**TASK GOAL**
Beneath this line is the data. Output exactly the lines from the line with "kind of cell,Yosys count" to the line with "met3,79,4430,6.787", both ends included, and nothing more.

**EXERCISE DATA**
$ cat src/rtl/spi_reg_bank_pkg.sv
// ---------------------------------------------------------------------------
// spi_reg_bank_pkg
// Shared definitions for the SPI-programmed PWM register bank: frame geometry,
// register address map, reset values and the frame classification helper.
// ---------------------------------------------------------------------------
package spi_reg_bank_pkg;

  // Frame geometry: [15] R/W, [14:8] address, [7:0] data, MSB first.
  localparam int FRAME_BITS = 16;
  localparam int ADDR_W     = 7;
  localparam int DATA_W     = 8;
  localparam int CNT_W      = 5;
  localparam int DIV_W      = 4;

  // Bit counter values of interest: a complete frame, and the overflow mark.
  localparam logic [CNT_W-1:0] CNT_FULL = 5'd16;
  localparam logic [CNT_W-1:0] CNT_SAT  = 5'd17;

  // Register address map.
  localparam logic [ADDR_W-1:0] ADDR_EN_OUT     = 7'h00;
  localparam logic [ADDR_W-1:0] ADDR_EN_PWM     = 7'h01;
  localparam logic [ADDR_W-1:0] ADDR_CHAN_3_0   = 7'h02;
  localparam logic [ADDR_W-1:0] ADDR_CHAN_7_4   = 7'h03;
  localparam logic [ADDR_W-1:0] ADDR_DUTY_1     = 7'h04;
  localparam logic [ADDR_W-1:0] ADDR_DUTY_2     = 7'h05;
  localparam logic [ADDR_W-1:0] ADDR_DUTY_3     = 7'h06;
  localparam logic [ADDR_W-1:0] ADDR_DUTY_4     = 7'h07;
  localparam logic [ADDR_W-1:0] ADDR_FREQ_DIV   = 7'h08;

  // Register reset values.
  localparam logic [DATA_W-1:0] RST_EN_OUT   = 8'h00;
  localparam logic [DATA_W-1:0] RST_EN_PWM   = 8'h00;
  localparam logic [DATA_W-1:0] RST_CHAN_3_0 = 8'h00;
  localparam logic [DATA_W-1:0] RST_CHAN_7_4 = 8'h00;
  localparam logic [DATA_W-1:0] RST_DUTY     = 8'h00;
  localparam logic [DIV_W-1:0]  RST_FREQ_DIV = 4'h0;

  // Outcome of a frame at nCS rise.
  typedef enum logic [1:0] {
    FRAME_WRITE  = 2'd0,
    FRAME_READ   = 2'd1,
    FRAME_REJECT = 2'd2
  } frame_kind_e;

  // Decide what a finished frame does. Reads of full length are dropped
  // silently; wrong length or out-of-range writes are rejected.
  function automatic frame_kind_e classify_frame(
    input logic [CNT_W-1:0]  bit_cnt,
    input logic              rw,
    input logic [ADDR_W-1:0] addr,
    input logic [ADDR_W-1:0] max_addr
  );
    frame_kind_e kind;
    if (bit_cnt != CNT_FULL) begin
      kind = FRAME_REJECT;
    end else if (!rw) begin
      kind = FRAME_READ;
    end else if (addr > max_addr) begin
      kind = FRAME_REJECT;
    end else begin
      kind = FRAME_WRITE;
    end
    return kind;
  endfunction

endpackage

--

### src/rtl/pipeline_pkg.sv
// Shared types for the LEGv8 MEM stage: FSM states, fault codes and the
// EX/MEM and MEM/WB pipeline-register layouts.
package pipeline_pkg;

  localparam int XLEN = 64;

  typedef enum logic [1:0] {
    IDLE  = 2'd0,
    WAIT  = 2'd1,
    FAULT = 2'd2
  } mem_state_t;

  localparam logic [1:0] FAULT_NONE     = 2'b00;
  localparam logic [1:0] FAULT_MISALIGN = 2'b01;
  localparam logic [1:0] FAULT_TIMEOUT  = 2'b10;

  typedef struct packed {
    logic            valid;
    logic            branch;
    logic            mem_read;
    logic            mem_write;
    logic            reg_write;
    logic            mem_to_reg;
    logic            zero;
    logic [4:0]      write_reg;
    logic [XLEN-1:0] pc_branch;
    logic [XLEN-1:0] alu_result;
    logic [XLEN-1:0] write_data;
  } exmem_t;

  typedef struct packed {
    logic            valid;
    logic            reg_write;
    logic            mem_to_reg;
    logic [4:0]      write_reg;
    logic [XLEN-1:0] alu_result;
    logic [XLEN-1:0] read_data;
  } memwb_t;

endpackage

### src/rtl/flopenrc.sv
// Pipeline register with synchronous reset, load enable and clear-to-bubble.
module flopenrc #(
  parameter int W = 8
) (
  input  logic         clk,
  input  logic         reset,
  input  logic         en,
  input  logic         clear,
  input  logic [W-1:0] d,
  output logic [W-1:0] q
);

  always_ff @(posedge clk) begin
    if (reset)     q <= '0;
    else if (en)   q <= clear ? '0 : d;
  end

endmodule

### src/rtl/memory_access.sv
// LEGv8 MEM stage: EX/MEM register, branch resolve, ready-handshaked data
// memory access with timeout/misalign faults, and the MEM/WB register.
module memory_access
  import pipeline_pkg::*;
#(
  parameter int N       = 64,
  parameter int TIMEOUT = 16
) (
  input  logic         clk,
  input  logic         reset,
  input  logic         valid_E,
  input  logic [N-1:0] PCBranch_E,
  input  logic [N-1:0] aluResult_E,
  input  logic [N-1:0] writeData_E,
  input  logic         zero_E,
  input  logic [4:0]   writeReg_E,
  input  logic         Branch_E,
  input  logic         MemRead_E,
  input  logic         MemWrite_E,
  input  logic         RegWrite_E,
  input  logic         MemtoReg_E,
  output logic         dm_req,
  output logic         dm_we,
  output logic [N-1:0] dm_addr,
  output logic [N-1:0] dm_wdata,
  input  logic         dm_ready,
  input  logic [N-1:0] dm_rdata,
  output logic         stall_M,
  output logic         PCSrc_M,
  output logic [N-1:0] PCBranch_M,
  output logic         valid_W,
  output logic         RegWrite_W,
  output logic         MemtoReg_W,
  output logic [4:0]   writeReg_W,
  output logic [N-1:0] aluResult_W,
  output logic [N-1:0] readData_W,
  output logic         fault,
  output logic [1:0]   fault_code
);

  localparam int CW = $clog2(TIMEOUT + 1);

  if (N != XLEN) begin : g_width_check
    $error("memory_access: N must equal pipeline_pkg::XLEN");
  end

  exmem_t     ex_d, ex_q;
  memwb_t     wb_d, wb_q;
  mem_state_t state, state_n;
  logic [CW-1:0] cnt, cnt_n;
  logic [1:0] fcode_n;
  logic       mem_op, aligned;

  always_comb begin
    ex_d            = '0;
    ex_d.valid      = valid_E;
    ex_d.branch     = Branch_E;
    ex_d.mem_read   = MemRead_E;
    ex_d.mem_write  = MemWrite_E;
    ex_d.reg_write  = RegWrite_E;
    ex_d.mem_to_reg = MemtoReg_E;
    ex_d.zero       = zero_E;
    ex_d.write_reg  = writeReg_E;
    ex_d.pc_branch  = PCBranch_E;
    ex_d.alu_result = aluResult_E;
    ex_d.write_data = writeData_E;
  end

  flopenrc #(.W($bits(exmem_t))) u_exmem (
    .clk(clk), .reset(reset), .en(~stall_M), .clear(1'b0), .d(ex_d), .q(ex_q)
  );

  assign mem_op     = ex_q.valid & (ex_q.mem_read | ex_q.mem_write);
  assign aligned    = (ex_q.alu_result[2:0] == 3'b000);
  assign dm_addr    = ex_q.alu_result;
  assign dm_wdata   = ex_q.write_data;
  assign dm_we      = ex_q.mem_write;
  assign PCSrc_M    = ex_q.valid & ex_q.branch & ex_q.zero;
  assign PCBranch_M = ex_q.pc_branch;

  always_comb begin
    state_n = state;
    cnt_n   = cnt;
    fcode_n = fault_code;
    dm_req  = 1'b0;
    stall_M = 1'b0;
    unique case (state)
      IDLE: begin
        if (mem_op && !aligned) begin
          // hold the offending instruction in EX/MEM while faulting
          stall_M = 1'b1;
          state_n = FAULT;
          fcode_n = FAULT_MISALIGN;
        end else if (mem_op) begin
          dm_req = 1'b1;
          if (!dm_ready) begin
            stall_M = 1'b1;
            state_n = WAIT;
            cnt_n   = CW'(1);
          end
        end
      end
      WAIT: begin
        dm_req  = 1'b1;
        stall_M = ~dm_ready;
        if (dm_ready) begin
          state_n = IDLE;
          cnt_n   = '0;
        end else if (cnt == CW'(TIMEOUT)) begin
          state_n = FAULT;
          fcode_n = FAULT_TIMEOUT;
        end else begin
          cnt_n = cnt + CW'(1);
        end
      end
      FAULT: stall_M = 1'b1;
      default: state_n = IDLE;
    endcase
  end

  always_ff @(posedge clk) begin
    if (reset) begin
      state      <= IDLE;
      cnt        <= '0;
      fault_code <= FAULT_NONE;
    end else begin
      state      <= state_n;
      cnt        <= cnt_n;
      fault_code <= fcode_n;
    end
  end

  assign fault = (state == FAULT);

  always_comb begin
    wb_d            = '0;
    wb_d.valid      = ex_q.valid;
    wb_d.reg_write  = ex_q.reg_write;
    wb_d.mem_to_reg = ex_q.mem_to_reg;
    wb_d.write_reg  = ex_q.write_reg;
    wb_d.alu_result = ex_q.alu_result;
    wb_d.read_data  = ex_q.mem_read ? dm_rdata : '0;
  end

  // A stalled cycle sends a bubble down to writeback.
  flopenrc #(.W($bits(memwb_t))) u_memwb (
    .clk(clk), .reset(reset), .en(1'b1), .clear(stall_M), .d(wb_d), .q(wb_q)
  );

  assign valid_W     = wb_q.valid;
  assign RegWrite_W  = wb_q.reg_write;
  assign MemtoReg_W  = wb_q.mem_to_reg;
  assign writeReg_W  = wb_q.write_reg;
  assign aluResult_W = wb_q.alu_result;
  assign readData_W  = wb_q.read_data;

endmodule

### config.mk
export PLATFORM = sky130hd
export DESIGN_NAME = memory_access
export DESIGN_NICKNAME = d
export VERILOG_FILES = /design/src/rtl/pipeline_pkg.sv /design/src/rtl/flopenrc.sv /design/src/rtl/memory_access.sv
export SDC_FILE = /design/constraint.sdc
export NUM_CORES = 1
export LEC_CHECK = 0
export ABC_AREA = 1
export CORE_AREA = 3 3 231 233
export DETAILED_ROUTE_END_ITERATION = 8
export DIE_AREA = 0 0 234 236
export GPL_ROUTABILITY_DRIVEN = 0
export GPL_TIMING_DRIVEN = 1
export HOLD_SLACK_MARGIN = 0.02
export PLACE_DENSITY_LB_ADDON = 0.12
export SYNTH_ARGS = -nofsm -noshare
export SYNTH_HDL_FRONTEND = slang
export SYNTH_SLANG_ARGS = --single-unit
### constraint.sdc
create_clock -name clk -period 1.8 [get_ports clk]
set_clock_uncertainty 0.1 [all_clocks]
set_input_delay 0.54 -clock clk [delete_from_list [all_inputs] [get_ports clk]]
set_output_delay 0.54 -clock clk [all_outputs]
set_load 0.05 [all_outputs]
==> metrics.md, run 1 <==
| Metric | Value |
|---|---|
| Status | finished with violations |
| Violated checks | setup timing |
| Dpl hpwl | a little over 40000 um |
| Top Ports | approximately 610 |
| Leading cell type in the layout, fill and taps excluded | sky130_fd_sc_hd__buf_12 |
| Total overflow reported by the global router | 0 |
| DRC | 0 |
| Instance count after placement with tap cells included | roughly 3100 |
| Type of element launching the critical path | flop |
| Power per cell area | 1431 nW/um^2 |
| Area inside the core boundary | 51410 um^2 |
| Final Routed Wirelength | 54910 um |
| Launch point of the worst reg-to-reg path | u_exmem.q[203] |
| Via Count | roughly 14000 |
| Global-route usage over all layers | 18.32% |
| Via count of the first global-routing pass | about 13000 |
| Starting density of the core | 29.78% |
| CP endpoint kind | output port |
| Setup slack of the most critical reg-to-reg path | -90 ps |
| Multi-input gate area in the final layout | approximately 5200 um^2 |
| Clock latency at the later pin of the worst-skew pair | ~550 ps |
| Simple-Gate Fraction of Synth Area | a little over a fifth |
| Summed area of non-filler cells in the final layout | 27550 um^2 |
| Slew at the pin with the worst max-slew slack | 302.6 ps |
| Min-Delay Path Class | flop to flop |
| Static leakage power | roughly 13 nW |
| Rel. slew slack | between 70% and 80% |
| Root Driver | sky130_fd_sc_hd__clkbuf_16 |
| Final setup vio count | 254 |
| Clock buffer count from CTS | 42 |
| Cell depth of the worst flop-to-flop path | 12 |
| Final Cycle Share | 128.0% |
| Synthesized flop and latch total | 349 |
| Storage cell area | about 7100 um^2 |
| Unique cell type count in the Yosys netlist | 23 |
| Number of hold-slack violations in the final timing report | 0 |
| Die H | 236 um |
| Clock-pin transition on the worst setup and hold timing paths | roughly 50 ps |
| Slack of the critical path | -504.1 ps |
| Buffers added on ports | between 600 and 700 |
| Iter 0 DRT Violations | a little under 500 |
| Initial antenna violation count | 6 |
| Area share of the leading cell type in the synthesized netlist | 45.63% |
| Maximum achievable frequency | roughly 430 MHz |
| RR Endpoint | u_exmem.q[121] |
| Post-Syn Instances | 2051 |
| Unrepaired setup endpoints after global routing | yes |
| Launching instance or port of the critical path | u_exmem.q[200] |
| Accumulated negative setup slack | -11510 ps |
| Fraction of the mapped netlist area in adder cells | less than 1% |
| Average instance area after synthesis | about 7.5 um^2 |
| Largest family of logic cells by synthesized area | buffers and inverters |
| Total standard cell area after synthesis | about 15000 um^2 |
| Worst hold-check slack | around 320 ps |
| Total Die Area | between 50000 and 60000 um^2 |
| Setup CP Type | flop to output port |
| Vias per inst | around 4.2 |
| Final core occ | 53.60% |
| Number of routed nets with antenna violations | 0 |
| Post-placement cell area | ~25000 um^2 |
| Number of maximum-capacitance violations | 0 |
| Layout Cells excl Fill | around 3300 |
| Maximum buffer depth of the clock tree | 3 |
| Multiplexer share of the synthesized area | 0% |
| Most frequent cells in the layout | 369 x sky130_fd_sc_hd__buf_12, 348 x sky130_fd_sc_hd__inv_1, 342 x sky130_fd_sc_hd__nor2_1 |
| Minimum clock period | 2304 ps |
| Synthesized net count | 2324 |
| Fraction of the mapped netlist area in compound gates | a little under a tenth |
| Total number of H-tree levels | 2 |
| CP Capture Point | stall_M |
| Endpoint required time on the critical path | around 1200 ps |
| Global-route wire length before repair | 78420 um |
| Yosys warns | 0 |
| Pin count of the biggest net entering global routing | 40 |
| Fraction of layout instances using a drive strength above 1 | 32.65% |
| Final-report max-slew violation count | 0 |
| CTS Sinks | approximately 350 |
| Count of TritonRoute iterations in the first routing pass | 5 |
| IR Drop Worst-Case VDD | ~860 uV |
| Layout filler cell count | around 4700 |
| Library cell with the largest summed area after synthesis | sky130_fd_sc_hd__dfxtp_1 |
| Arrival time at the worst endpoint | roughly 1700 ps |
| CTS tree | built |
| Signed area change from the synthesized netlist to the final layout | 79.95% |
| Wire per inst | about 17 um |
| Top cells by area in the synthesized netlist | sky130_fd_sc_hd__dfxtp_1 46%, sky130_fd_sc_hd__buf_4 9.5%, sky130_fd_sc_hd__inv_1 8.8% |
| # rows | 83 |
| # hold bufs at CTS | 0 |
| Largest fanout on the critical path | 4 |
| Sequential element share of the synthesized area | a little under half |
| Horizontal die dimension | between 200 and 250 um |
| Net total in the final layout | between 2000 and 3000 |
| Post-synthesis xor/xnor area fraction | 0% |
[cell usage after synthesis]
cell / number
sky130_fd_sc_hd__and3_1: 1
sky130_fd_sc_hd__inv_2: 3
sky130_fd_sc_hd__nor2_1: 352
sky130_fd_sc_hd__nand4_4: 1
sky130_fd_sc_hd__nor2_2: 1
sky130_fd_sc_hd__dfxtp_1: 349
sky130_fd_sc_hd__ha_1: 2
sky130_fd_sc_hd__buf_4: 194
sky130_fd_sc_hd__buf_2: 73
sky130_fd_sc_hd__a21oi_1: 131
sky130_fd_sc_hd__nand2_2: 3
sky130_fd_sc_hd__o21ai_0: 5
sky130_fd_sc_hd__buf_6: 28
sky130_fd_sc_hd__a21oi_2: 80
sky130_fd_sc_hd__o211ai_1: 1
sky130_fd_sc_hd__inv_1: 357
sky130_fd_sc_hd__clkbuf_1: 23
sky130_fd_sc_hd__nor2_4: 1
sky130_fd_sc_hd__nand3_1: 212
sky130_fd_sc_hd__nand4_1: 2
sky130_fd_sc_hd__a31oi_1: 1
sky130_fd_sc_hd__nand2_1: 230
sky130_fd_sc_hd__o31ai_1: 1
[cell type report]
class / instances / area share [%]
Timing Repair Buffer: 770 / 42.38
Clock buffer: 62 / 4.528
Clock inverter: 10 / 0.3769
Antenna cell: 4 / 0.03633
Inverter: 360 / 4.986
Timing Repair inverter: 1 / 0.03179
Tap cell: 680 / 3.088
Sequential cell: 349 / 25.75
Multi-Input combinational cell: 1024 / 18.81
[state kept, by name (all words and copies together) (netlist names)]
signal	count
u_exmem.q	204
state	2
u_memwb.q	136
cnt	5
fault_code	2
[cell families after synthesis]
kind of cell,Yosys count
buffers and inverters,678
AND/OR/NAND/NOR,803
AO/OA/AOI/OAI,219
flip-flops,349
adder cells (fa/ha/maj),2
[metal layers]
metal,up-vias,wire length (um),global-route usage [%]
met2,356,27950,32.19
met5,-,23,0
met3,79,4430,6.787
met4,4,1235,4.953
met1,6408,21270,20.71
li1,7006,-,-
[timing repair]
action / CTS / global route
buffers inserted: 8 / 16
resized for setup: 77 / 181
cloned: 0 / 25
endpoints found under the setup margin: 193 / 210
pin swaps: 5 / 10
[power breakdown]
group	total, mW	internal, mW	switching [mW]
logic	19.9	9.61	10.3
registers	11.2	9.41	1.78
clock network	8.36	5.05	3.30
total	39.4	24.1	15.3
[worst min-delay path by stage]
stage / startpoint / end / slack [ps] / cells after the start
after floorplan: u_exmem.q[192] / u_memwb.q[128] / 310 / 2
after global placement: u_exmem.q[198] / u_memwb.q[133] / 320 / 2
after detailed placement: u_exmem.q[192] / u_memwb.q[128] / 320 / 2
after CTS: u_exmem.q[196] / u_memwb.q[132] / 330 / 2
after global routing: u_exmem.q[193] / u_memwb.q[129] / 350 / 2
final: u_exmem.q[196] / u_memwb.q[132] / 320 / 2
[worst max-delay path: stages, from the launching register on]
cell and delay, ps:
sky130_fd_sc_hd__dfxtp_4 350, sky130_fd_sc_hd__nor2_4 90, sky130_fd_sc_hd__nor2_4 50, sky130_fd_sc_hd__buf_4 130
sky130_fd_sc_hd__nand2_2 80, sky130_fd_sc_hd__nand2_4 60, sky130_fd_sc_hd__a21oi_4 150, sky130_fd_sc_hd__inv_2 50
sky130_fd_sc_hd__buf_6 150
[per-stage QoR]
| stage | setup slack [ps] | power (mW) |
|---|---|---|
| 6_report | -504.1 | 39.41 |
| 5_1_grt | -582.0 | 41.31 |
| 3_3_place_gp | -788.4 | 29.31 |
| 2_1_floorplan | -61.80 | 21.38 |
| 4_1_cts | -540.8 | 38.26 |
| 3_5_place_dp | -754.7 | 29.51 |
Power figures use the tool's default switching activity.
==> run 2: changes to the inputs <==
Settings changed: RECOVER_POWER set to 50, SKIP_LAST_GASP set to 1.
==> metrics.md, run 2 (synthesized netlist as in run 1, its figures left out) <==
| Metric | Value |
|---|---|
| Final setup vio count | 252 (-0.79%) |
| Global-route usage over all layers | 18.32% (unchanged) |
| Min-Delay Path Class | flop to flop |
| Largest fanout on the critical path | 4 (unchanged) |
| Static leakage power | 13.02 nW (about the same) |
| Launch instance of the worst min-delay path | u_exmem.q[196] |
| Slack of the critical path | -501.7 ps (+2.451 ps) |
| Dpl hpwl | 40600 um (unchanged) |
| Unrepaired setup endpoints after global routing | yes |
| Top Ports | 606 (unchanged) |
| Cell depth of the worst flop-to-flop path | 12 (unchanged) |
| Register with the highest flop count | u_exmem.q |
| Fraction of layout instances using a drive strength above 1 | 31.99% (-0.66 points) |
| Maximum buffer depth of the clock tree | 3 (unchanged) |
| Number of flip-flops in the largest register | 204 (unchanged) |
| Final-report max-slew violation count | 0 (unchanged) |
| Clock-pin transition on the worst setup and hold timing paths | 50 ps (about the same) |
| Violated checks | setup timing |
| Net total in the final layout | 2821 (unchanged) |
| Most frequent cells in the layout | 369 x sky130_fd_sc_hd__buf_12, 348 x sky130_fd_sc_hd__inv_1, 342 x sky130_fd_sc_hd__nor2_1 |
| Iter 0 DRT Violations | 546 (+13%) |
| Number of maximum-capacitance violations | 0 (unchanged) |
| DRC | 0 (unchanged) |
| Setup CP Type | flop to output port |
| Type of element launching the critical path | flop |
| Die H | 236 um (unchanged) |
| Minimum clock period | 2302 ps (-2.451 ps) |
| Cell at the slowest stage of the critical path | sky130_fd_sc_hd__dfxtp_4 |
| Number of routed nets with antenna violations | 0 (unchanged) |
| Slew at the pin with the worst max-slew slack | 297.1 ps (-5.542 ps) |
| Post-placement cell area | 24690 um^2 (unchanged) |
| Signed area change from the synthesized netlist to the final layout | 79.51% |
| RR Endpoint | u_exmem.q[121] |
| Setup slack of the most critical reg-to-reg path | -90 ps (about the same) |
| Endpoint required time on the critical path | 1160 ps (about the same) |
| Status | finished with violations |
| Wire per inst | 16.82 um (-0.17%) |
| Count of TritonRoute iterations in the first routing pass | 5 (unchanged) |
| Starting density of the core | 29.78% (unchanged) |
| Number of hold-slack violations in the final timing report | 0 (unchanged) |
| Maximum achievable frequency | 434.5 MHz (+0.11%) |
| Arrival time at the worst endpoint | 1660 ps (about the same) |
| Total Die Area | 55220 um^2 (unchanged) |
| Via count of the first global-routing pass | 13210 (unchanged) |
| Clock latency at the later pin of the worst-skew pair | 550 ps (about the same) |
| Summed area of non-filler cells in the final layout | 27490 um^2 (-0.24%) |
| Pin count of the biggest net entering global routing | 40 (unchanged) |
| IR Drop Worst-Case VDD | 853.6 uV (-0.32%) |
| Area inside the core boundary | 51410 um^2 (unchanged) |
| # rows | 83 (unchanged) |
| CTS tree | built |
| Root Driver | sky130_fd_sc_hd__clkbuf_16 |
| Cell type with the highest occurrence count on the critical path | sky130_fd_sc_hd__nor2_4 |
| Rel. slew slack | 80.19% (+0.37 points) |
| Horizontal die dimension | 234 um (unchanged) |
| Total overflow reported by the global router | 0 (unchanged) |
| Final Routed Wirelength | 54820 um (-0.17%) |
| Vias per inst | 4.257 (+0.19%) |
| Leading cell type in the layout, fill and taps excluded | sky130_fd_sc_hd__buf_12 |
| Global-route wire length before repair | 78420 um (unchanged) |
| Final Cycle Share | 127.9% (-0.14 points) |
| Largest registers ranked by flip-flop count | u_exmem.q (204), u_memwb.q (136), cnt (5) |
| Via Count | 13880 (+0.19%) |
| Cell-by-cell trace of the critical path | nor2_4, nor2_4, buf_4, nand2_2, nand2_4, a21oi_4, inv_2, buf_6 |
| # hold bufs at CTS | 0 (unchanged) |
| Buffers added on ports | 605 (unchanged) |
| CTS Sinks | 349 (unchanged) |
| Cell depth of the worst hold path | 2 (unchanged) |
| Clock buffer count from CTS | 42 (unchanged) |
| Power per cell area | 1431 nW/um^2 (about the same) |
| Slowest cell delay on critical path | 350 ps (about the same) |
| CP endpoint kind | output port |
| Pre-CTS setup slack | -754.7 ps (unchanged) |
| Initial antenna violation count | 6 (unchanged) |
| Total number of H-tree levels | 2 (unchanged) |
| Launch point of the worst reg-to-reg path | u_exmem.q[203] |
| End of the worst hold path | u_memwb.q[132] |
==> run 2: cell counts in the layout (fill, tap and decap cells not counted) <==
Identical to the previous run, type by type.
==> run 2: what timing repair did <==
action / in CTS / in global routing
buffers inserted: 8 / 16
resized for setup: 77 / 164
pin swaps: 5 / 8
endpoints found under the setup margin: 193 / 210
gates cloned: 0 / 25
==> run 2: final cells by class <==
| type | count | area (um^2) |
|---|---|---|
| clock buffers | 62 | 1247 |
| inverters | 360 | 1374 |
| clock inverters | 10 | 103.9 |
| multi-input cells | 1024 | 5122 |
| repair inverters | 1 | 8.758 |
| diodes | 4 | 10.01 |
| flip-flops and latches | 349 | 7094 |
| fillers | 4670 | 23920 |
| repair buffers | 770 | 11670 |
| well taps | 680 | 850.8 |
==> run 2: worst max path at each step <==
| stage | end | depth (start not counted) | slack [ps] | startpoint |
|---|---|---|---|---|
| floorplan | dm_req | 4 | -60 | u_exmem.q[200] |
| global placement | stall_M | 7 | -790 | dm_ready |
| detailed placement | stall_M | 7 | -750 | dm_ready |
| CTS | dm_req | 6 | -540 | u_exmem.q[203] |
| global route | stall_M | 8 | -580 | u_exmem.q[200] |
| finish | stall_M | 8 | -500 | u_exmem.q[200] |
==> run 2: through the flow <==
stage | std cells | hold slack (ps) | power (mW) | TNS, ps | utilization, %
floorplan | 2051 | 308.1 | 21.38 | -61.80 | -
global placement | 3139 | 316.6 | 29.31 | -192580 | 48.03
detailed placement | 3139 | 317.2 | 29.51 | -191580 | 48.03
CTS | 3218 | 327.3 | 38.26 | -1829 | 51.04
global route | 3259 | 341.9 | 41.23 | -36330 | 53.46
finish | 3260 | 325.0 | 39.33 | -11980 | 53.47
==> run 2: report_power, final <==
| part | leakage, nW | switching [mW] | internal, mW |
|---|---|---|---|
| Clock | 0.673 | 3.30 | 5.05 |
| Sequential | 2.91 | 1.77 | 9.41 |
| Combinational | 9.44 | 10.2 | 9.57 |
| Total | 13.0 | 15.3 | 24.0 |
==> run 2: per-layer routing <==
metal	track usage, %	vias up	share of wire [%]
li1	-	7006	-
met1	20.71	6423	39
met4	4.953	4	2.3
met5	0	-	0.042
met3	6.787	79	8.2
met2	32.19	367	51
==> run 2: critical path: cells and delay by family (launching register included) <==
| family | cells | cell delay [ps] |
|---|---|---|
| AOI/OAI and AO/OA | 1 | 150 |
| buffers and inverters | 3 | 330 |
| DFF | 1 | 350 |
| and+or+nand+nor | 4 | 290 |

**ANSWER TO THE PROBLEM**
kind of cell,Yosys count
buffers and inverters,678
AND/OR/NAND/NOR,803
AO/OA/AOI/OAI,219
flip-flops,349
adder cells (fa/ha/maj),2
[metal layers]
metal,up-vias,wire length (um),global-route usage [%]
met2,356,27950,32.19
met5,-,23,0
met3,79,4430,6.787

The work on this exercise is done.